Empowered by transformer-based models, visual tracking has advanced significantly. However, the slow speed of current trackers limits their applicability on devices with constrained computational resources. To address this challenge, we introduce ABTrack, an adaptive computation framework that adaptively bypassing transformer blocks for efficient visual tracking. The rationale behind ABTrack is rooted in the observation that semantic features or relations do not uniformly impact the tracking task across all abstraction levels. Instead, this impact varies based on the characteristics of the target and the scene it occupies. Consequently, disregarding insignificant semantic features or relations at certain abstraction levels may not significantly affect the tracking accuracy. We propose a Bypass Decision Module (BDM) to determine if a transformer block should be bypassed, which adaptively simplifies the architecture of ViTs and thus speeds up the inference process. To counteract the time cost incurred by the BDMs and further enhance the efficiency of ViTs, we introduce a novel ViT pruning method to reduce the dimension of the latent representation of tokens in each transformer block. Extensive experiments on multiple tracking benchmarks validate the effectiveness and generality of the proposed method and show that it achieves state-of-the-art performance. Code is released at: https://github.com/xyyang317/ABTrack.

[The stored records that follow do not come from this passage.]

$ cat config.mk
export PLATFORM = sky130hd
export DESIGN_NAME = ldpc_minsum_layered
export DESIGN_NICKNAME = d
export VERILOG_FILES = /design/src/rtl/ldpc_minsum_layered.sv
export SDC_FILE = /design/constraint.sdc
export NUM_CORES = 1
export LEC_CHECK = 0
export BUFFER_PORTS_ARGS = -buffer_cell sky130_fd_sc_hd__buf_2
export CORE_ASPECT_RATIO = 1.1
export CORE_MARGIN = 2
export CORE_UTILIZATION = 55
export CTS_CLUSTER_SIZE = 24
export DETAILED_ROUTE_END_ITERATION = 12
export PLACE_DENSITY_LB_ADDON = 0.15
export SETUP_SLACK_MARGIN = 0.05
export SLEW_MARGIN = 20
export SYNTH_ARGS = -nofsm -noshare
export SYNTH_HDL_FRONTEND = slang
export SYNTH_SLANG_ARGS = --single-unit
$ cat constraint.sdc
create_clock -name clk -period 7.3 [get_ports clk]
set_clock_uncertainty 0.2 [all_clocks]
set_input_delay 0.365 -clock clk [delete_from_list [all_inputs] [get_ports clk]]
set_output_delay 0.365 -clock clk [all_outputs]
set_load 0.05 [all_outputs]
$ cat src/rtl/ldpc_minsum_layered.sv
// Layered min-sum LDPC decoder with saturating W-bit LLRs and a serial bit load.
// Flow: IDLE -> LOAD (N serial bits) -> SYN (syndrome walk) -> [ITER -> SYN]* -> OUT.
// Ports:
//   clk, rst_n          clock, asynchronous active-low reset
//   start               one-cycle request, sampled only in IDLE, with init_mag and max_iter
//   init_mag            channel LLR magnitude (W-1 bits)
//   max_iter            iteration limit
//   in_valid, in_bit    serial received bits 0..N-1, honoured only in LOAD
//   busy                high in every state except IDLE (low in the done cycle)
//   out_valid, out_bit  N decoded bits in order 0..N-1
//   done                one-cycle pulse after the last out_valid
//   success, iter_count final syndrome-zero flag and iterations run, held until next start
module ldpc_minsum_layered #(
  parameter int unsigned N      = 8,
  parameter int unsigned M      = 4,
  parameter int unsigned DC     = 4,
  parameter int unsigned W      = 8,
  parameter logic [M*DC*$clog2(N)-1:0] COLS = {
    3'd7, 3'd3, 3'd2, 3'd1,
    3'd6, 3'd3, 3'd2, 3'd0,
    3'd5, 3'd3, 3'd1, 3'd0,
    3'd4, 3'd2, 3'd1, 3'd0},
  parameter int unsigned ITER_W = 16
) (
  input  logic              clk,
  input  logic              rst_n,
  input  logic              start,
  input  logic [W-2:0]      init_mag,
  input  logic [ITER_W-1:0] max_iter,
  input  logic              in_valid,
  input  logic              in_bit,
  output logic              busy,
  output logic              out_valid,
  output logic              out_bit,
  output logic              done,
  output logic              success,
  output logic [ITER_W-1:0] iter_count
);

  localparam int unsigned CW = $clog2(N);
  localparam int unsigned RW = (M > 1) ? $clog2(M) : 1;
  localparam int unsigned JW = (DC > 1) ? $clog2(DC) : 1;
  localparam int unsigned OW = $clog2(N + 1);

  typedef enum logic [2:0] {StIdle, StLoad, StSyn, StIter, StOut} state_e;

  state_e state_q, state_d;

  logic [CW-1:0]     ld_q, ld_d;
  logic [RW-1:0]     row_q, row_d;
  logic [JW-1:0]     j_q, j_d;
  logic              wr_q, wr_d;         // ITER phase: 0 = read, 1 = write
  logic [OW-1:0]     out_q, out_d;       // out_q == N marks the done cycle
  logic              par_q, par_d;       // running parity of the current check
  logic              any_q, any_d;       // some earlier check had odd parity
  logic [W-2:0]      min1_q, min1_d;
  logic [W-2:0]      min2_q, min2_d;
  logic [JW-1:0]     idx_q, idx_d;
  logic              sx_q, sx_d;
  logic [W-2:0]      mag_q, mag_d;
  logic [ITER_W-1:0] maxit_q, maxit_d;
  logic [ITER_W-1:0] iter_q, iter_d;
  logic              succ_q, succ_d;

  logic [W-1:0] l_q [N];
  logic [W-1:0] l_d [N];
  logic [W-1:0] r_q [M][DC];
  logic [W-1:0] r_d [M][DC];
  logic [W-1:0] qbuf_q [DC];
  logic [W-1:0] qbuf_d [DC];

  // Symmetric clip to +-(2^(W-1)-1); the most negative code never appears.
  function automatic logic [W-1:0] sat(input logic signed [W:0] x);
    logic signed [W:0] hi;
    logic signed [W:0] lo;
    hi = {2'b00, {(W-1){1'b1}}};
    lo = -hi;
    if (x > hi)      sat = hi[W-1:0];
    else if (x < lo) sat = lo[W-1:0];
    else             sat = x[W-1:0];
  endfunction

  logic [CW-1:0] cur_col;
  logic [W-1:0]  l_cur, r_cur, q_cur, q_neg;
  logic [W-2:0]  q_mag;
  logic [W-1:0]  qb, rn, pos_ld;
  logic [W-2:0]  wmag;
  logic          par_row;

  always_comb begin
    cur_col = COLS[(int'(row_q) * DC + int'(j_q)) * CW +: CW];
    l_cur   = l_q[cur_col];
    r_cur   = r_q[row_q][j_q];
    // Read phase: extrinsic message Q = sat(L - R) at W+1 bits.
    q_cur   = sat({l_cur[W-1], l_cur} - {r_cur[W-1], r_cur});
    q_neg   = -q_cur;
    q_mag   = q_cur[W-1] ? q_neg[W-2:0] : q_cur[W-2:0];
    // Write phase: new check message from the stored Q and the row minima.
    qb      = qbuf_q[j_q];
    wmag    = (j_q == idx_q) ? min2_q : min1_q;
    rn      = (sx_q ^ qb[W-1]) ? -{1'b0, wmag} : {1'b0, wmag};
    pos_ld  = {1'b0, mag_q};
    par_row = par_q ^ l_cur[W-1];
  end

  always_comb begin
    state_d = state_q;
    ld_d    = ld_q;
    row_d   = row_q;
    j_d     = j_q;
    wr_d    = wr_q;
    out_d   = out_q;
    par_d   = par_q;
    any_d   = any_q;
    min1_d  = min1_q;
    min2_d  = min2_q;
    idx_d   = idx_q;
    sx_d    = sx_q;
    mag_d   = mag_q;
    maxit_d = maxit_q;
    iter_d  = iter_q;
    succ_d  = succ_q;
    l_d     = l_q;
    r_d     = r_q;
    qbuf_d  = qbuf_q;

    unique case (state_q)
      StIdle: begin
        if (start) begin
          state_d = StLoad;
          mag_d   = init_mag;
          maxit_d = max_iter;
          iter_d  = '0;
          succ_d  = 1'b0;
          ld_d    = '0;
          for (int c = 0; c < int'(M); c++) begin
            for (int j = 0; j < int'(DC); j++) begin
              r_d[c][j] = '0;
            end
          end
        end
      end

      StLoad: begin
        if (in_valid) begin
          l_d[ld_q] = in_bit ? -pos_ld : pos_ld;
          if (ld_q == CW'(N - 1)) begin
            state_d = StSyn;
            row_d   = '0;
            j_d     = '0;
            par_d   = 1'b0;
            any_d   = 1'b0;
          end else begin
            ld_d = ld_q + 1'b1;
          end
        end
      end

      StSyn: begin
        if (j_q == JW'(DC - 1)) begin
          j_d   = '0;
          par_d = 1'b0;
          any_d = any_q | par_row;
          if (row_q == RW'(M - 1)) begin
            row_d = '0;
            if (!(any_q | par_row)) begin
              state_d = StOut;
              succ_d  = 1'b1;
              out_d   = '0;
            end else if (iter_q == maxit_q) begin
              state_d = StOut;
              succ_d  = 1'b0;
              out_d   = '0;
            end else begin
              state_d = StIter;
              wr_d    = 1'b0;
            end
          end else begin
            row_d = row_q + 1'b1;
          end
        end else begin
          j_d   = j_q + 1'b1;
          par_d = par_row;
        end
      end

      StIter: begin
        if (!wr_q) begin
          qbuf_d[j_q] = q_cur;
          if (j_q == '0) begin
            min1_d = q_mag;
            min2_d = '1;
            idx_d  = '0;
            sx_d   = q_cur[W-1];
          end else begin
            sx_d = sx_q ^ q_cur[W-1];
            // Strict compare keeps the lowest index on ties.
            if (q_mag < min1_q) begin
              min2_d = min1_q;
              min1_d = q_mag;
              idx_d  = j_q;
            end else if (q_mag < min2_q) begin
              min2_d = q_mag;
            end
          end
          if (j_q == JW'(DC - 1)) begin
            j_d  = '0;
            wr_d = 1'b1;
          end else begin
            j_d = j_q + 1'b1;
          end
        end else begin
          l_d[cur_col]     = sat({qb[W-1], qb} + {rn[W-1], rn});
          r_d[row_q][j_q]  = rn;
          if (j_q == JW'(DC - 1)) begin
            j_d  = '0;
            wr_d = 1'b0;
            if (row_q == RW'(M - 1)) begin
              row_d   = '0;
              iter_d  = iter_q + 1'b1;
              state_d = StSyn;
              par_d   = 1'b0;
              any_d   = 1'b0;
            end else begin
              row_d = row_q + 1'b1;
            end
          end else begin
            j_d = j_q + 1'b1;
          end
        end
      end

      StOut: begin
        if (out_q == OW'(N)) begin
          state_d = StIdle;
        end else begin
          out_d = out_q + 1'b1;
        end
      end

      default: state_d = StIdle;
    endcase
  end

  always_ff @(posedge clk or negedge rst_n) begin
    if (!rst_n) begin
      state_q <= StIdle;
      ld_q    <= '0;
      row_q   <= '0;
      j_q     <= '0;
      wr_q    <= 1'b0;
      out_q   <= '0;
      par_q   <= 1'b0;
      any_q   <= 1'b0;
      min1_q  <= '0;
      min2_q  <= '0;
      idx_q   <= '0;
      sx_q    <= 1'b0;
      mag_q   <= '0;
      maxit_q <= '0;
      iter_q  <= '0;
      succ_q  <= 1'b0;
    end else begin
      state_q <= state_d;
      ld_q    <= ld_d;
      row_q   <= row_d;
      j_q     <= j_d;
      wr_q    <= wr_d;
      out_q   <= out_d;
      par_q   <= par_d;
      any_q   <= any_d;
      min1_q  <= min1_d;
      min2_q  <= min2_d;
      idx_q   <= idx_d;
      sx_q    <= sx_d;
      mag_q   <= mag_d;
      maxit_q <= maxit_d;
      iter_q  <= iter_d;
      succ_q  <= succ_d;
    end
  end

  // Message storage carries no reset; contents are rewritten before use.
  always_ff @(posedge clk) begin
    l_q    <= l_d;
    r_q    <= r_d;
    qbuf_q <= qbuf_d;
  end

  always_comb begin
    done       = (state_q == StOut) && (out_q == OW'(N));
    out_valid  = (state_q == StOut) && (out_q < OW'(N));
    busy       = (state_q != StIdle) && !done;
    out_bit    = out_valid & l_q[out_q[CW-1:0]][W-1];
    success    = succ_q;
    iter_count = iter_q;
  end

endmodule

## After elaboration in Yosys (flattened, before gate mapping)

Index checks and enable logic that the tools add are counted.

- Add/subtract/negate cells: 11
- $mul: 1
- $lt $le $gt $ge: 16
- Equality and inequality tests: 24
- Shift-type cells: 1
- Mux-type cells: 109
- Bitwise logic cells: 11
- Reductions and logical operators: 38

Operators by type and width:

| cell | count |
|---|---|
| $mux W128 | 2 |
| $pmux W128 S2 | 1 |
| $mux W8 | 19 |
| $bwmux W128 | 1 |
| $bwmux W64 | 2 |
| $mux W64 | 2 |
| $pmux W64 S2 | 1 |
| $mux W32 | 3 |
| $bmux W32 S2 | 1 |
| $demux W32 S2 | 1 |
| $mux W16 | 4 |
| $mux W7 | 7 |
| $bmux W8 S3 | 2 |
| $demux W8 S3 | 2 |
| $shiftx A48 B8 Y3 const A | 1 |
| $mux W3 | 14 |
| $bmux W8 S2 | 2 |
| $bwmux W32 | 1 |
| $pmux W16 S2 | 1 |
| $ne A2 B2 Y1 const B | 13 |
| $mux W1 | 20 |
| $mux W4 | 5 |
| $reduce_and A5 Y1 | 4 |
| $gt A9 B8 Y1 const B | 2 |
| other kinds (53) | 100 |

- Register bits: 298
- Input port bits: 28
- Output and inout bits: 21
- Word-level logic and storage cells: 255

## Longest topological paths before layout

Gate-level depths: netlist (run 1).

- Depth after elaboration: 17
- Mapped depth: 35
- Mapped depth without buffers: 30

## Worst setup path before layout (run 1)

Ideal clock, no wire load.

- Kind: register to register
- Start: register j_q[0]
- End: register min2_q[0]
- Library setup time: 137 ps
- Arrival: 7621 ps
- Data required time: 6963 ps
- Setup slack: -659 ps
- Cell stages (with the launch flop): 33
- Buffers on the path: 6
- Period minus slack after synthesis: 7959 ps
- Path through: dfrtp_1 buf_2 buf_1 clkbuf_1 inv_1 ha_1 clkbuf_1 a21oi_1 a21oi_2 buf_1 mux4_2 mux2_2 ha_1 or2_2 o22ai_1 xor2_1 nand3_1 o31a_1 o21a_1 ha_1 inv_1 a21oi_1 a31o_2 a21oi_1 ha_1 a21o_1 a21o_1 a21oi_1 o2111ai_1 and2_1 buf_2 a21oi_1 a2bb2oi_1

- Longest elaborated chain between the ends: 16
- Elaborated cells between the ends (all ways): 26
- Classes of those cells: add/sub (3); mul (1); order compare (4); shift (1); mux (12); bitwise (2); reduce/logical (3)

Ends and longest elaborated chain:

| item | line | RTL |
|---|---|---|
| from (decl) | 51 | `logic [JW-1:0] j_q, j_d;` |
| from (signal assigned) | 267 | `j_q <= j_d;` |
| $add A4 B2 Y5 | 91 | `cur_col = COLS[(int'(row_q) * DC + int'(j_q)) * CW +: CW];` |
| $mul A5 B2 Y7 | 91 |  |
| $shiftx A48 B8 Y3 | 91 |  |
| $not A3 Y4 (implied by the code) | 92 | `l_cur = l_q[cur_col];` |
| $bmux W8 S3 | 92 |  |
| $mux W8 (implied by the code) (2 in a row) | 92 |  |
| $sub A8 B8 Y9 (*) | 95 | `q_cur = sat({l_cur[W-1], l_cur} - {r_cur[W-1], r_cur});` |
| $lt A9 B8 Y1 | 79 | `else if (x < lo) sat = lo[W-1:0];` |
| $mux W8 | 79 |  |
| $mux W8 (*) | 78 | `if (x > hi) sat = hi[W-1:0];` |
| $neg A7 Y7 | 96 | `q_neg = -q_cur;` |
| $mux W7 (*) | 97 | `q_mag = q_cur[W-1] ? q_neg[W-2:0] : q_cur[W-2:0];` |
| net q_mag[4] | 85 | `logic [W-2:0] q_mag;` |
| $lt A7 B7 Y1 (on tied branches) | 198, 202 |  |
| $reduce_bool A3 Y1 (no source line) / $mux W7 (equally long branches) | -- |  |
| $reduce_and A3 Y1 (no source line) / $mux W7 (equally long branches) | -- |  |
| to (signal assigned) | 273 | `min2_q <= min2_d;` |
| to (decl) | 57 | `logic [W-2:0] min2_q, min2_d;` |

The timed path passes the listed nets; every way through them passes the cells marked *. The select of a mux whose other input is x is not followed.
A chain may end at the register's enable or synchronous reset.

## Worst setup path in the final report (run 1)

- Start: register row_q[1]
- End: register min2_q[1]

- Longest elaborated chain between the ends: 16
- Elaborated cells between the ends (all ways): 28
- Classes of those cells: add/sub (3); mul (1); order compare (4); shift (1); mux (15); bitwise (2); reduce/logical (2)

Ends and longest elaborated chain:

| item | line | RTL |
|---|---|---|
| from (decl) | 50 | `logic [RW-1:0] row_q, row_d;` |
| from (signal assigned) | 266 | `row_q <= row_d;` |
| $add A4 B2 Y5 / $not A2 Y3 (equally long branches) | 91, 93 |  |
| $mul A5 B2 Y7 / $bmux W32 S2 (equally long branches) | 91, 93 |  |
| $shiftx A48 B8 Y3 / $mux W32 (equally long branches) | 91, 93 |  |
| $not A3 Y4 (implied by the code) / $mux W32 (equally long branches) | 92, 93 |  |
| $bmux W8 S3 / $bmux W8 S2 (equally long branches) | 92, 93 |  |
| $mux W8 (on tied branches) (2 in a row) | 92, 93 |  |
| $sub A8 B8 Y9 (*) | 95 |  |
| $lt A9 B8 Y1 | 79 |  |
| $mux W8 | 79 |  |
| $mux W8 (*) | 78 |  |
| $neg A7 Y7 | 96 |  |
| $mux W7 (*) | 97 |  |
| net q_mag[4] | 85 |  |
| $lt A7 B7 Y1 (on tied branches) | 198, 202 |  |
| $reduce_bool A3 Y1 (no source line) / $mux W7 (equally long branches) | -- |  |
| $reduce_and A3 Y1 (no source line) / $mux W7 (equally long branches) | -- |  |

Marks and branches as above.

==> flow_metrics.py, run 1 <==
metrics = {
    "status": {
        "status": "completed",
    },
    "setup_path": {
        "cp_top_family": "compound AO/OA/AOI/OAI gates",
        "crit_required_ns": 7.53,
        "worst_r2r_path_depth": 26,
        "worstSetupPathType": "reg -> reg",
        "slowest_delay_ns": 0.55,
        "number_of_buffers_and_inverters_on_the_critical_path": 3,
        "critical_path.slowest_cell": "sky130_fd_sc_hd__mux4_2",
        "worst-endpoint-arrival_ns": 6.92,
        "critical_path_cell_count": 26,
        "startpoint_type": "register",
        "cpMostUsedCell": "sky130_fd_sc_hd__a21oi_1",
        "setup.worst_path.end_class": "register",
        "timing.critical_path.fanout_max": 36,
    },
    "die": {
        "floorplan.initialDensity": 0.558,
        "floorplan.die.height_um": 186,
        "floorplan.die_area_sq_mm": 0.0314,
        "coreArea_sq_mm": 0.0296,
        "die-width_um": 169,
        "io_pins": 49,
        "floorplan.rows": 66,
    },
    "routing": {
        "drt_iter0_drc": 1243,
        "drt-pass1-iter-count": 6,
        "via_count": 12200,
        "detail_route.wl_per_cell_um": 21.5,
        "ant_nets": 0,
        "wl_um": 42100,
        "route.detailed.vias_per_inst": 6.22,
        "drcViolationCount": 0,
    },
    "job": {
        "max-cap-violations": 0,
    },
    "logic_synthesis": {
        "synth-seq-cells": 298,
        "cell_variety_after_synth": 69,
        "synthesis.area_sq_mm": 0.0165,
        "number_of_synthesized_flops_with_an_enable_pin": 224,
        "largest_area_contributor_in_the_netlist": "sky130_fd_sc_hd__edfxtp_1",
        "yosysSeqAreaShare": 0.520,
        "synthesis.yosys.warnings": 0,
        "synth_fp_nets": 1582,
        "synth.top_cells.by_area": "sky130_fd_sc_hd__edfxtp_1 (41%), sky130_fd_sc_hd__dfrtp_1 (11%), sky130_fd_sc_hd__mux4_2 (9.0%)",
        "syn_avg_cell_area_sq_um": 10.9,
        "post_synth_top_area_share": 0.408,
        "synth_cells": 1509,
        "async_reset_ff_frac": 0.248,
        "postSynth.topFlopCell": "sky130_fd_sc_hd__edfxtp_1",
    },
    "timing": {
        "final_critical_period_ns": 6.70,
        "timing.slew.headroom": 0.259,
        "tns_ns": 0,
        "final_hold_fails": 0,
        "max_clock_freq_mhz": 149,
        "min_period_over_period": 0.917,
        "worst_slew_pin_slew_ns": 1.11,
        "rsz_0062_raised_after_global_routing": "false",
        "setup_viol_count_final": 0,
        "count_of_pins_over_their_slew_limit": 0,
        "final.hold.worst_slack_ns": 0.106,
    },
    "final_layout": {
        "layout_overhead_on_the_synthesized_area_pct": 12.0,
        "num-fill-cells": 2400,
        "inserted_diodes": 0,
        "layout.nets": 1633,
        "layout_common_cells": "sky130_fd_sc_hd__nor2_1 (295), sky130_fd_sc_hd__edfxtp_1 (224), sky130_fd_sc_hd__a21oi_1 (161), sky130_fd_sc_hd__nand2_1 (82), sky130_fd_sc_hd__dfrtp_1 (72)",
        "mostFrequentLayoutCell": "sky130_fd_sc_hd__nor2_1",
        "finalNonFillerCells": 1958,
        "drive_gt1_frac": 0.167,
    },
    "placement": {
        "port_buffers": 48,
        "dp_wirelength_um": 28600,
        "dpl.cell_count": 1870,
        "place.gp.congestion": 0.929,
    },
    "global_routing": {
        "global_route.usage.total": 0.271,
        "number_of_global_route_vias_before_repair": 11900,
        "first_pass_grt_wire_length_um": 66000,
        "grt_remaining_overflow": 0,
        "antenna_found_initial": 0,
        "grt_start_max_net_pins": 100,
    },
    "clock_tree": {
        "insertion_delay_ns": 0.56,
        "tritoncts_buffers": 31,
        "cts_tree": "yes",
        "clockBufferDepth": 3,
        "numClockSinks": 298,
        "root_buffer": "sky130_fd_sc_hd__clkbuf_16",
        "cts_htree_levels": 1,
        "clkTransAtPathRegs_ns": 0.06,
    },
    "worst_hold_path": {
        "worst_hold_path_type": "in -> reg",
        "min_delay_path_depth": 5,
    },
}
## layer usage
metal,GRT usage,part of all wire,up-vias
met3,0.0249,0.068,77
met5,0,0,-
met2,0.450,0.48,486
met4,0.0756,0.024,0
met1,0.388,0.43,5951
li1,-,-,5660
## tightest hold or removal path, stage by stage
cell and delay, ns:
sky130_fd_sc_hd__buf_2 0.12, sky130_fd_sc_hd__nand2_1 0.06, sky130_fd_sc_hd__o21ai_0 0.11, sky130_fd_sc_hd__nand4_1 0.12
sky130_fd_sc_hd__nand2_1 0.05
## registers in the layout, indices dropped and copies added (netlist names), 2 cells and up
name and flops:
row_q 2, mag_q 7, ld_q 3, min2_q 7, min1_q 7, iter_count 16, maxit_q 16, state_q 3
r_q 128, l_q 64, out_q 4, qbuf_q 32, idx_q 2, j_q 2
## repair_timing
item                                    in CTS  in global routing
buffers inserted                             0                  7
hold buffers                                24                  0
gates resized for setup                      0                 10
endpoints found under the hold margin       97                  0
endpoints found under the setup margin       0                 16
## cells in the mapped netlist, types with 14 or more instances
master                     number
sky130_fd_sc_hd__ha_1          43
sky130_fd_sc_hd__clkbuf_1      75
sky130_fd_sc_hd__a21oi_1      166
sky130_fd_sc_hd__inv_1         50
sky130_fd_sc_hd__nand3_1       33
sky130_fd_sc_hd__nor2_1       296
sky130_fd_sc_hd__mux4_2        66
sky130_fd_sc_hd__buf_1         14
sky130_fd_sc_hd__xnor2_1       25
sky130_fd_sc_hd__o21ai_0       32
sky130_fd_sc_hd__xor2_1        35
sky130_fd_sc_hd__dfrtp_1       74
sky130_fd_sc_hd__mux2i_1       15
sky130_fd_sc_hd__nand2_1       85
sky130_fd_sc_hd__edfxtp_1     224
sky130_fd_sc_hd__o22ai_1       66
sky130_fd_sc_hd__mux2_2        27
## cells by family after synthesis
group / synth area share
AO/OA/AOI/OAI: 0.131
XOR/XNOR: 0.0319
adder cells (fa/ha/maj): 0.0351
buffers and inverters: 0.0346
flip-flops: 0.520
multiplexers: 0.118
AND/OR/NAND/NOR: 0.129
## final cells by class
| type | count | area (sq um) | area share |
|---|---|---|---|
| Inverter | 53 | 199 | 0.0108 |
| Tap cell | 374 | 468 | 0.0253 |
| Clock buffer | 49 | 913 | 0.0494 |
| Timing Repair Buffer | 114 | 815 | 0.0441 |
| Clock inverter | 8 | 68.8 | 0.00373 |
| Sequential cell | 298 | 8580 | 0.465 |
| Multi-Input combinational cell | 1062 | 7430 | 0.402 |
## metrics by stage
step                      setup WS [ns]  instance area, sq um   util
after floorplan                   0.118                 16500      -
after global placement            0.380                 17100  0.579
after detailed placement          0.203                 17100  0.579
after CTS                         0.174                 18400  0.621
after global routing             0.0592                 18500  0.625
final                             0.604                 18500  0.625
## path summary, 6_finish.rpt
kind                             from       endpoint  slack (ns)
max in group asynchronous       rst_n       row_q[1]        5.88
max                          row_q[1]      min2_q[1]        0.60
max reg2reg                  row_q[1]      min2_q[1]        0.60
min                          in_valid        ld_q[2]        0.11
min reg2reg                maxit_q[9]     maxit_q[9]        0.33
min in group asynchronous       rst_n  iter_count[8]        0.33
Power of run 1 is left out: the tool's default activity adds up to more than one toggle a clock period on the data nets, which glitch-free logic cannot reach.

翻译：得益于基于Transformer的模型，视觉跟踪技术已取得显著进展。然而，当前跟踪器的运行速度较慢，限制了其在计算资源受限设备上的应用。为应对这一挑战，我们提出了ABTrack——一种自适应计算框架，通过自适应旁路Transformer模块来实现高效视觉跟踪。ABTrack的设计原理源于以下观察：语义特征或关系在不同抽象层级上对跟踪任务的影响并不均匀，而是根据目标特性及其所处场景的特征动态变化。因此，在特定抽象层级忽略次要的语义特征或关系可能不会显著影响跟踪精度。我们提出了旁路决策模块（BDM）来判断是否应旁路某个Transformer模块，从而自适应简化视觉Transformer（ViT）的架构并加速推理过程。为抵消BDM引入的时间开销并进一步提升ViT效率，我们提出了一种新颖的ViT剪枝方法，以降低各Transformer模块中令牌潜在表示的维度。在多个跟踪基准测试上的大量实验验证了所提方法的有效性和普适性，并表明其达到了最先进的性能水平。代码发布于：https://github.com/xyyang317/ABTrack。